▸ Try it: Scan the data for "step" and copy each matching line.
BEGIN Supplied material
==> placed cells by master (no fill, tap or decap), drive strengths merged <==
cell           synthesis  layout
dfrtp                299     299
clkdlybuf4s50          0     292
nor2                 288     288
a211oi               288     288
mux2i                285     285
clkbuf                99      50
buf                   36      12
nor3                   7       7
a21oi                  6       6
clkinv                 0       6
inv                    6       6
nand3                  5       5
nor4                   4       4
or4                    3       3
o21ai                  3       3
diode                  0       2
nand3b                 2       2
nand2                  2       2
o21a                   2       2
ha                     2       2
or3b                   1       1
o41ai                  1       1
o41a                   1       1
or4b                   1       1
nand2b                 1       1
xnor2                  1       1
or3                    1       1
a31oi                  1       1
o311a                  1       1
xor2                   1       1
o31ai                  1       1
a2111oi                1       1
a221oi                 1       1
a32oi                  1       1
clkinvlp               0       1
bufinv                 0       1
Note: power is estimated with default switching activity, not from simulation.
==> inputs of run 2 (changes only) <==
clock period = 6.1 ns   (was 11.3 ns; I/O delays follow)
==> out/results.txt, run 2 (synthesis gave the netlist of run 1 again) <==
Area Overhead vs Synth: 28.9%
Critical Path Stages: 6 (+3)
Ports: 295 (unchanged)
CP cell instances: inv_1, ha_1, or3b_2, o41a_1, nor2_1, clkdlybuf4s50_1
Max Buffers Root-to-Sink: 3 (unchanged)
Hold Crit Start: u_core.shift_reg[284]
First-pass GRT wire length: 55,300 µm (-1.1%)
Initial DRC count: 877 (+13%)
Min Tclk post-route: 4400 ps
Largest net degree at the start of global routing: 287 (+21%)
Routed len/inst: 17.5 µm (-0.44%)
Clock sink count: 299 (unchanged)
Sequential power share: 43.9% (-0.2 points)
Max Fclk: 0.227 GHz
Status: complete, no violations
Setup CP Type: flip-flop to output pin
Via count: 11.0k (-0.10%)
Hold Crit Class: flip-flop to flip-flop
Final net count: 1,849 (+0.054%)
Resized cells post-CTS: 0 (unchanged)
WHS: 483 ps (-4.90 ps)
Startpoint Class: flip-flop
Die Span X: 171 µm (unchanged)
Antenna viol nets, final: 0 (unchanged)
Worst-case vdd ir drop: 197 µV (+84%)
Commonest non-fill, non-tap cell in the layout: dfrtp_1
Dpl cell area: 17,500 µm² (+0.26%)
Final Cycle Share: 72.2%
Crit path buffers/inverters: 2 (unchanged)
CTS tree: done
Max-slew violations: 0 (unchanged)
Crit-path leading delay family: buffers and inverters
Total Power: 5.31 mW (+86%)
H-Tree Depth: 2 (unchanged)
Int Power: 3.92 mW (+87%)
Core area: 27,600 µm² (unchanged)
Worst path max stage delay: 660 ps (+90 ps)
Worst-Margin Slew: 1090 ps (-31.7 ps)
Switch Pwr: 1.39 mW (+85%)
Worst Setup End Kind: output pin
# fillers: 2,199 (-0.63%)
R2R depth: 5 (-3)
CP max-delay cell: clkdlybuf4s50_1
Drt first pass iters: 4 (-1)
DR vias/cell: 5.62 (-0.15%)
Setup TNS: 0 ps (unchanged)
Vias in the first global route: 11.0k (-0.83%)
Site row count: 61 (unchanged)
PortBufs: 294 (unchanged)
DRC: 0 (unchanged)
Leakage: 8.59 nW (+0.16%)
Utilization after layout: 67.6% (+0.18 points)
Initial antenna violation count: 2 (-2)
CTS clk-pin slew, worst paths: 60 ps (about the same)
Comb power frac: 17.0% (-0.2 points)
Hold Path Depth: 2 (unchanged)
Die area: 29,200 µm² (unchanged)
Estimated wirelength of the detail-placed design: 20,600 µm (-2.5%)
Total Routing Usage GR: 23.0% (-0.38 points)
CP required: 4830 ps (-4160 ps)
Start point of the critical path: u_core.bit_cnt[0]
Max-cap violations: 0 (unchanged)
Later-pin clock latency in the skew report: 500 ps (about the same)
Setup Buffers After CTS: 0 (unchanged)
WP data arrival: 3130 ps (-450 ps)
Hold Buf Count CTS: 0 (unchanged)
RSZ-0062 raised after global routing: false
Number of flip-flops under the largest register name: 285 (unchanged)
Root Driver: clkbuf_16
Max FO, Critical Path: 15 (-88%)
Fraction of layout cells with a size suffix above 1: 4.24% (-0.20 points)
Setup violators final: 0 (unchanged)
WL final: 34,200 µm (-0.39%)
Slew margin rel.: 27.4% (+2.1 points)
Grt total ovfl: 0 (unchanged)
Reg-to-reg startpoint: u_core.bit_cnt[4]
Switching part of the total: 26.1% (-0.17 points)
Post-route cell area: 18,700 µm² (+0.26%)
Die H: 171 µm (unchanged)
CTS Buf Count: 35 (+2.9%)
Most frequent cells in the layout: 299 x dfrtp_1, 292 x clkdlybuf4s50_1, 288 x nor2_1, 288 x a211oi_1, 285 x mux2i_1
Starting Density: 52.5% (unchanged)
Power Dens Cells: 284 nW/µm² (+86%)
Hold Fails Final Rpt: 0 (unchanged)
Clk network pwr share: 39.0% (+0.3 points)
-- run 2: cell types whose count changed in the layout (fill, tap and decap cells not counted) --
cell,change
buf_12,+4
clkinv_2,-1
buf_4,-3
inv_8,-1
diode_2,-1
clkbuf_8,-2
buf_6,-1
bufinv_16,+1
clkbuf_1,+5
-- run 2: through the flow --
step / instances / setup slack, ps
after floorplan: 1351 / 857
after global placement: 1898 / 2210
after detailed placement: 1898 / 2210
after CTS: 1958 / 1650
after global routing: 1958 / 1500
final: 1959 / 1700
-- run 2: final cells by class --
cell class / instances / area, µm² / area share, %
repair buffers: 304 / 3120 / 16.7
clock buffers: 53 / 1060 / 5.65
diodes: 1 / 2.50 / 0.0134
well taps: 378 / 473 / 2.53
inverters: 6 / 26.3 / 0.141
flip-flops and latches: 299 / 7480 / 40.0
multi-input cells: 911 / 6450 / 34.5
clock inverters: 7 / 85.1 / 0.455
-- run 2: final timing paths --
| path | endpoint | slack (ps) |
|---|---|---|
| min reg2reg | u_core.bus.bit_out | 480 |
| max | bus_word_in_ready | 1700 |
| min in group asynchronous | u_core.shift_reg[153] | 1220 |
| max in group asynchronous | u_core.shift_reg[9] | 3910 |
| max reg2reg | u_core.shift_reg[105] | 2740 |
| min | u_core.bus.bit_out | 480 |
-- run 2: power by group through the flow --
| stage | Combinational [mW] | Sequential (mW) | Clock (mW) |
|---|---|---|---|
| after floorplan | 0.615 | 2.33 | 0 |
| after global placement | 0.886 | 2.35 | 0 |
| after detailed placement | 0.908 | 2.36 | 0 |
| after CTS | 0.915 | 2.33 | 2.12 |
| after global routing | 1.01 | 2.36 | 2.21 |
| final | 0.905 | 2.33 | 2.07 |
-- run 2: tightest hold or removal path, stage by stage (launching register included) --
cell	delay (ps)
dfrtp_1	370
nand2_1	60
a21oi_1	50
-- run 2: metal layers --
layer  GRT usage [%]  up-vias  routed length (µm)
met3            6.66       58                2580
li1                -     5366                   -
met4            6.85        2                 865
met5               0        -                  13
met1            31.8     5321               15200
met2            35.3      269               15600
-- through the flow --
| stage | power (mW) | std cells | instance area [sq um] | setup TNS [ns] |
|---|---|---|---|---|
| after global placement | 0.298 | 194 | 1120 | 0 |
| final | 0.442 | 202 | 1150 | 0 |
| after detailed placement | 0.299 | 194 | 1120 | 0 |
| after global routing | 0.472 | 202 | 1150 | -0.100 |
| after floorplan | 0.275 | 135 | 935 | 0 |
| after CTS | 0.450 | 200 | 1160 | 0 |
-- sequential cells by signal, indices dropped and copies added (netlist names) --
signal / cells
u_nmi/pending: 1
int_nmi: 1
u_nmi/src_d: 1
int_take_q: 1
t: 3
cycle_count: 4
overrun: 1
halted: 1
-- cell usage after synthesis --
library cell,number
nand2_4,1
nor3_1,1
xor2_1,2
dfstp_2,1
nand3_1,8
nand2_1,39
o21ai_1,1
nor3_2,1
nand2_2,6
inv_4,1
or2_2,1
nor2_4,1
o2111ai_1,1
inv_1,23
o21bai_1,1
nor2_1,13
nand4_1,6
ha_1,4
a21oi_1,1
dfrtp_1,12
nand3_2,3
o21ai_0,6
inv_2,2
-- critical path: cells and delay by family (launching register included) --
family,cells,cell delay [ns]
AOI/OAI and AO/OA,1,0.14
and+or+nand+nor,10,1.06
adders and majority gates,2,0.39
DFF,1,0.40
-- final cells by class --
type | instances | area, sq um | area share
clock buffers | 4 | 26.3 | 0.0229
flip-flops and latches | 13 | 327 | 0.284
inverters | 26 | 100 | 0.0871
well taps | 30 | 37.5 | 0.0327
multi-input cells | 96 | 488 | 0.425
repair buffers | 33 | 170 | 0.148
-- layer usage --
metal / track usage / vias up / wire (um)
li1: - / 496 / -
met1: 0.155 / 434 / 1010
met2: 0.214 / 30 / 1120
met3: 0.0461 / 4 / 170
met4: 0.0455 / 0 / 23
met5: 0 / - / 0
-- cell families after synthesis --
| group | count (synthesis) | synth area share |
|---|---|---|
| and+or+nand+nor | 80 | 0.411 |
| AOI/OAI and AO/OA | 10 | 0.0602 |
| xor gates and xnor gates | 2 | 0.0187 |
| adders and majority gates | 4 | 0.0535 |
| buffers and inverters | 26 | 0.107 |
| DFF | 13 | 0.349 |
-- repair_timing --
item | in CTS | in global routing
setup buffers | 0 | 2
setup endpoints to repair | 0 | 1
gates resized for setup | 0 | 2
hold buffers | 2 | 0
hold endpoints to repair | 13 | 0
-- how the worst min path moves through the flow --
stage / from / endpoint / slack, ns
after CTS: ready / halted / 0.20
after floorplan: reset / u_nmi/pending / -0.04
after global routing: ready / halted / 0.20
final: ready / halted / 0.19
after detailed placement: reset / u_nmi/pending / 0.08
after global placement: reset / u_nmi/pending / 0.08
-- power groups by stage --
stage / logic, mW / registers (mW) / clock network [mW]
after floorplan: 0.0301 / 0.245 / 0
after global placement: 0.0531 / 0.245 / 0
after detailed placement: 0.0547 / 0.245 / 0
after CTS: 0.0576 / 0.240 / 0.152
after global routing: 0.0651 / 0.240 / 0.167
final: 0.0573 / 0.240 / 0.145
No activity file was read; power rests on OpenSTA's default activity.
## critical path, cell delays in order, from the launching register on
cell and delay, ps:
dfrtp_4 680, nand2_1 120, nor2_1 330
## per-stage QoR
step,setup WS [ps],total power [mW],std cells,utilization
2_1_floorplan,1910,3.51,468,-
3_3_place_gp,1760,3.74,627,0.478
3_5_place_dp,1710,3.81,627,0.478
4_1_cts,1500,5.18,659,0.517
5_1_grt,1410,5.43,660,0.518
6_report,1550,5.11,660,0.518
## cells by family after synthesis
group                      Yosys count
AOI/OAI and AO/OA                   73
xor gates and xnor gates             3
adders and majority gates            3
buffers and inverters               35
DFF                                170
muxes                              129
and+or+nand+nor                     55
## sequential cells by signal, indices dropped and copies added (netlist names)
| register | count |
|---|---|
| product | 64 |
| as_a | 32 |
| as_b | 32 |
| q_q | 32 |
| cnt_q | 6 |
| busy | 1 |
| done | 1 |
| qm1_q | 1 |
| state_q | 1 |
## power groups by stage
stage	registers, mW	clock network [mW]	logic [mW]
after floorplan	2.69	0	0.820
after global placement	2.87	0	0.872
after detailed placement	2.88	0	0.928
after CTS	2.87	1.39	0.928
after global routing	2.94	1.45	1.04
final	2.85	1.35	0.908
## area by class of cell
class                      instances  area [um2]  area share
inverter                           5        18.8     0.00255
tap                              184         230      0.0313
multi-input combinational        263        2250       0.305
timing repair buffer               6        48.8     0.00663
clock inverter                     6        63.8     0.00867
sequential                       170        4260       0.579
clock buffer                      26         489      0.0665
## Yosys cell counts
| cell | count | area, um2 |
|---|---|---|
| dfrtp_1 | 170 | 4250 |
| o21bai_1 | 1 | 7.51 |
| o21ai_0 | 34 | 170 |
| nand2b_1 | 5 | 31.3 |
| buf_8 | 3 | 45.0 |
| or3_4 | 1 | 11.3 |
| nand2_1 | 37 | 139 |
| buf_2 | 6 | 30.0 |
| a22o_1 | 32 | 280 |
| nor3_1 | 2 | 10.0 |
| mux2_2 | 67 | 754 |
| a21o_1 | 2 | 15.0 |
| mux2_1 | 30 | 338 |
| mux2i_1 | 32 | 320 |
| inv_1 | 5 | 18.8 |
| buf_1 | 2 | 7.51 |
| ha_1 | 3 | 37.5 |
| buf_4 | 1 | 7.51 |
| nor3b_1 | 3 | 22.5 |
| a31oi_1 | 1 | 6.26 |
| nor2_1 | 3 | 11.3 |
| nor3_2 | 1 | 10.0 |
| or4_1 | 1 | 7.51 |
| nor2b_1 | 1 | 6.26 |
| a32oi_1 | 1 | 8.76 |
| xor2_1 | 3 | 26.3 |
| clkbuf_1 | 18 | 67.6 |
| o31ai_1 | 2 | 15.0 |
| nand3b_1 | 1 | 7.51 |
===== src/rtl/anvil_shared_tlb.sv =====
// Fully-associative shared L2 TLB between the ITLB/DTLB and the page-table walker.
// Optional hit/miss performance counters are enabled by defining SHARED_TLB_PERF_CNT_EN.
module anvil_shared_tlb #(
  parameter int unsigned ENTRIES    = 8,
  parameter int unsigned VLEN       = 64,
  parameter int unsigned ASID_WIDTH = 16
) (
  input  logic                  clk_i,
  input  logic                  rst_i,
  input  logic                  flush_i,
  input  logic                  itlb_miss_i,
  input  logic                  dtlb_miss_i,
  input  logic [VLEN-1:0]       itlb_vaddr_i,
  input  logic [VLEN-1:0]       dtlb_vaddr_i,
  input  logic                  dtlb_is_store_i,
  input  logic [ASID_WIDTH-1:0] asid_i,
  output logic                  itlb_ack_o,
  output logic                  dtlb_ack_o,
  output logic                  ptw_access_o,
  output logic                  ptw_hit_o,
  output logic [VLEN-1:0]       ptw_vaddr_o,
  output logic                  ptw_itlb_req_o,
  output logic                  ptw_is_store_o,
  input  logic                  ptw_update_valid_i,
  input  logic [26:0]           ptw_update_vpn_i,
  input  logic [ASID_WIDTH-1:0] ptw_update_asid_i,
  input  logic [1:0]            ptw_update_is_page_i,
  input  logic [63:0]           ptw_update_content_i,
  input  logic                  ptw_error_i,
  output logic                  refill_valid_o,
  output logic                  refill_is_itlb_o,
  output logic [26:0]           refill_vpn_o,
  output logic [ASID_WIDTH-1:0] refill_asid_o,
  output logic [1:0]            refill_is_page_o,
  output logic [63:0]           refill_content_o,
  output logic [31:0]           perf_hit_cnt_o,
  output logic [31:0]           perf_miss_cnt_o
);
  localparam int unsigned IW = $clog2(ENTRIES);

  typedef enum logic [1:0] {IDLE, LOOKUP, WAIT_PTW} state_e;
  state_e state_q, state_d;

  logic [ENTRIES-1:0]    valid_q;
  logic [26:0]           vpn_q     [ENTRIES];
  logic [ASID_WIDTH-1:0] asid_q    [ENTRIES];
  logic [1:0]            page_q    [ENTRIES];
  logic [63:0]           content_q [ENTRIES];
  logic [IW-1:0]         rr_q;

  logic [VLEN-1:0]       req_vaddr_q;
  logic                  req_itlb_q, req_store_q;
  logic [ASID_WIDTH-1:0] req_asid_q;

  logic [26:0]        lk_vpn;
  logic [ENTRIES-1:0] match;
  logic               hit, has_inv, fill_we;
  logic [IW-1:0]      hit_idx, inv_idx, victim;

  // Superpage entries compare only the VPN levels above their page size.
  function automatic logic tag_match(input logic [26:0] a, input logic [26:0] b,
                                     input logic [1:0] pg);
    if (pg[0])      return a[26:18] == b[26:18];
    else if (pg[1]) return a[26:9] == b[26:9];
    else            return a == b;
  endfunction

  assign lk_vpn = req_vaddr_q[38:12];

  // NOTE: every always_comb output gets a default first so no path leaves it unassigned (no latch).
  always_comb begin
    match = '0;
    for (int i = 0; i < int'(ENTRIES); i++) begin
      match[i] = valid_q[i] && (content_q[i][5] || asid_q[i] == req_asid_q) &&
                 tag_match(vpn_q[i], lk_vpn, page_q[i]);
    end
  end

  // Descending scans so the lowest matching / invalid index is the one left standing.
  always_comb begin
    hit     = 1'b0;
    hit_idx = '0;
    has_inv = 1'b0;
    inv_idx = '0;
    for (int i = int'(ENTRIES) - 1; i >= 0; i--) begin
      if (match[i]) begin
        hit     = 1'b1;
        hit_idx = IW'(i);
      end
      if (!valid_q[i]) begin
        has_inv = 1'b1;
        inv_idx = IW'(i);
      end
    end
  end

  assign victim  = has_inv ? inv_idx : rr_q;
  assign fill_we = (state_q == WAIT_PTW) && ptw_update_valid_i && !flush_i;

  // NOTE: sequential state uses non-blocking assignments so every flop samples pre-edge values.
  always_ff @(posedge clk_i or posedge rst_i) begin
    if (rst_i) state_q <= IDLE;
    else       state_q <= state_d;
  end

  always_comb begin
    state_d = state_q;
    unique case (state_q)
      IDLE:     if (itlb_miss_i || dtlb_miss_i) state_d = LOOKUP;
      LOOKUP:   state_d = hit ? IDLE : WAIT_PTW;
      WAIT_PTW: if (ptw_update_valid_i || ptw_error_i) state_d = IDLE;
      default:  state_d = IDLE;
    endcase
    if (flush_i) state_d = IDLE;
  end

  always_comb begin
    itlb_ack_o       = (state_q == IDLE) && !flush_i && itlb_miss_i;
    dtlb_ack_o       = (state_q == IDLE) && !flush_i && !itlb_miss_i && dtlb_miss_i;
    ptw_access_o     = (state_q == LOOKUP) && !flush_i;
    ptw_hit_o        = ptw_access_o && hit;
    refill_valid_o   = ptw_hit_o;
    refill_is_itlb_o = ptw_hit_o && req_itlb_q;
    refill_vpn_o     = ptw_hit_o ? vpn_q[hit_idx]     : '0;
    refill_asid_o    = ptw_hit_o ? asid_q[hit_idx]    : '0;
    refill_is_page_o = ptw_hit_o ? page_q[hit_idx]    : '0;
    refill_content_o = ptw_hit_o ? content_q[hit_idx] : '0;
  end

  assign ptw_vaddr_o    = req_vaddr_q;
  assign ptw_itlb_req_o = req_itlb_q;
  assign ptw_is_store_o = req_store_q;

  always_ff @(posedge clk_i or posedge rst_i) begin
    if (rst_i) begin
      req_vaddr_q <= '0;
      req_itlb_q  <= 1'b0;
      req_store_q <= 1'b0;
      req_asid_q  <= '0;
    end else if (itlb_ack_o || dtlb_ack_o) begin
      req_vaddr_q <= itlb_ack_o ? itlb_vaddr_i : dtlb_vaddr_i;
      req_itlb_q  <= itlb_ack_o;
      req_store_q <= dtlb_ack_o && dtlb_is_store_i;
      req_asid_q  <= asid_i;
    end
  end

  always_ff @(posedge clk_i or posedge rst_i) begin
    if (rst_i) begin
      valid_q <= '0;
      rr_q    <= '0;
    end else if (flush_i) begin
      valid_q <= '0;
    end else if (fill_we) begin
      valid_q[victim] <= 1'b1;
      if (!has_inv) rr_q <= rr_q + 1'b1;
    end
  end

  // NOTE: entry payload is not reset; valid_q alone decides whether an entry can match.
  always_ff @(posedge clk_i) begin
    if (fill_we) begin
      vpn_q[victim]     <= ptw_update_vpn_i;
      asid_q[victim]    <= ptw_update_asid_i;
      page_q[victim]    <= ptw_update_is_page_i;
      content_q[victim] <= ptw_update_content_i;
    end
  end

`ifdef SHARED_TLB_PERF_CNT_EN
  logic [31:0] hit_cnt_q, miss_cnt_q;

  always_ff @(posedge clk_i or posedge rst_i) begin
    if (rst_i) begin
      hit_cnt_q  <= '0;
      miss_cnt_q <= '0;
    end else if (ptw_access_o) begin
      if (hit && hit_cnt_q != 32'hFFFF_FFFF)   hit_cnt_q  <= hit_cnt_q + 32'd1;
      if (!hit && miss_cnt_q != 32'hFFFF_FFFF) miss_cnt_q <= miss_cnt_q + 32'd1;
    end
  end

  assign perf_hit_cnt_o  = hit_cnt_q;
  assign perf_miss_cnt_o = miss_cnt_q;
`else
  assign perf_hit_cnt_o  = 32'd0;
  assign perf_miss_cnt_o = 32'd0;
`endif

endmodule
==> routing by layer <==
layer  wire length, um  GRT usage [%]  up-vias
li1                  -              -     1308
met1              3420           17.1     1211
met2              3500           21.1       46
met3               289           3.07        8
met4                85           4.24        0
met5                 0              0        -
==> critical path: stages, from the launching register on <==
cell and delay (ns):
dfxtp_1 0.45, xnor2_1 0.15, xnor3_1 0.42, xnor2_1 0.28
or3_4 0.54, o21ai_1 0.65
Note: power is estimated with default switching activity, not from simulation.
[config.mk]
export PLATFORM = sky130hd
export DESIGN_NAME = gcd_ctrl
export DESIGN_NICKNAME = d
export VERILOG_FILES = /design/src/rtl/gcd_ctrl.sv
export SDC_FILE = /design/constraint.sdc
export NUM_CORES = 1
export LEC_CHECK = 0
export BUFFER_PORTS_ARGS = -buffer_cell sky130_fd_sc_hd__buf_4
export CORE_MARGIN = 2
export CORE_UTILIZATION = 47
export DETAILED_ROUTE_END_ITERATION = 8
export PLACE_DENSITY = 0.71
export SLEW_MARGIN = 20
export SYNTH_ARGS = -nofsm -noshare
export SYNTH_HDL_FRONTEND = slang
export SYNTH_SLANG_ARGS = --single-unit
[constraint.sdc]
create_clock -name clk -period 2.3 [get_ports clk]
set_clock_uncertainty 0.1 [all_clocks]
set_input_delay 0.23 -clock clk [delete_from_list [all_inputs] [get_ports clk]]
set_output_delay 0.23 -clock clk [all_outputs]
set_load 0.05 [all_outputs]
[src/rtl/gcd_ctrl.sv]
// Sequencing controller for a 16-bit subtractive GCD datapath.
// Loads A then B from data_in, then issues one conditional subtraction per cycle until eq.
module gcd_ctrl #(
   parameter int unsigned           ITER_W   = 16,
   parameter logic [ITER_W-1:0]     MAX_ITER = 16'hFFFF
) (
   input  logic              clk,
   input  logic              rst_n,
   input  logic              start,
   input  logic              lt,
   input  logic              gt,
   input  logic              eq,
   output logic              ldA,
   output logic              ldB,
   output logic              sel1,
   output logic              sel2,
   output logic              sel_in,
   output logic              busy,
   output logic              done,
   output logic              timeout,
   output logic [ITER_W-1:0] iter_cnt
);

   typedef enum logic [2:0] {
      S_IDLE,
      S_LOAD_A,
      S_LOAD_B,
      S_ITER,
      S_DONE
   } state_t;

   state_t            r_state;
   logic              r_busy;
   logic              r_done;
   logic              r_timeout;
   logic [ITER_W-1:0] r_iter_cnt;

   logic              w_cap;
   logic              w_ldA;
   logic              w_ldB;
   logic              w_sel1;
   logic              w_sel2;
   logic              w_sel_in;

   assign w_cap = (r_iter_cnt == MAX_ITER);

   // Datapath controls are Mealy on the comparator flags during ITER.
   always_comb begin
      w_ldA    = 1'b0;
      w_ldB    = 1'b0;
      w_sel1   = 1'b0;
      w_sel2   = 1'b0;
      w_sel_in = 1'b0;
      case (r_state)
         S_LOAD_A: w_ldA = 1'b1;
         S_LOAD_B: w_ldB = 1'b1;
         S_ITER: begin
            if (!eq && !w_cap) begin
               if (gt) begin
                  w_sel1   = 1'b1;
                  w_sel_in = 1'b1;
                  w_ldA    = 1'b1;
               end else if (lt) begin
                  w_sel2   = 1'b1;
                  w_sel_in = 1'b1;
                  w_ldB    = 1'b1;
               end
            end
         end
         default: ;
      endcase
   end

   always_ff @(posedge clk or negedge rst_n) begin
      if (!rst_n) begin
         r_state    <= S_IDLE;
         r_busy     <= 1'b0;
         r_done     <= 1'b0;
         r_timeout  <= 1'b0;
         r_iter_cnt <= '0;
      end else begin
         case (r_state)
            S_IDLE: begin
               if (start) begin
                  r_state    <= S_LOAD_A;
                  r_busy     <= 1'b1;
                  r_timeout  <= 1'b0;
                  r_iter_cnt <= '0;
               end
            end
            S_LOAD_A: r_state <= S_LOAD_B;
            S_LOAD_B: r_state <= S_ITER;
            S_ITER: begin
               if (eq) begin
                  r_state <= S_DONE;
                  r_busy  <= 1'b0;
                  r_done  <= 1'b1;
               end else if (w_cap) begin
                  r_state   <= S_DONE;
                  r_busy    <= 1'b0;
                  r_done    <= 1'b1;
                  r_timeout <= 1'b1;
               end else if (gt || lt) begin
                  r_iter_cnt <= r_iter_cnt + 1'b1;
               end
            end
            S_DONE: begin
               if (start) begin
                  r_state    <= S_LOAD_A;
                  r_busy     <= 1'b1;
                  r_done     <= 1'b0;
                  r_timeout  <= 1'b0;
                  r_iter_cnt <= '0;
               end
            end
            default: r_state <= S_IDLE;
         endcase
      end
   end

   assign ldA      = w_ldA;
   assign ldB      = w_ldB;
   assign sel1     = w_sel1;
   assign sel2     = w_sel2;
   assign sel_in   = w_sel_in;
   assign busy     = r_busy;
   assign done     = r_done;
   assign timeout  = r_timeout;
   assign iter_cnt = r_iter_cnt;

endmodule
END Supplied material
▸ Solution for this task:
step / instances / setup slack, ps
step,setup WS [ps],total power [mW],std cells,utilization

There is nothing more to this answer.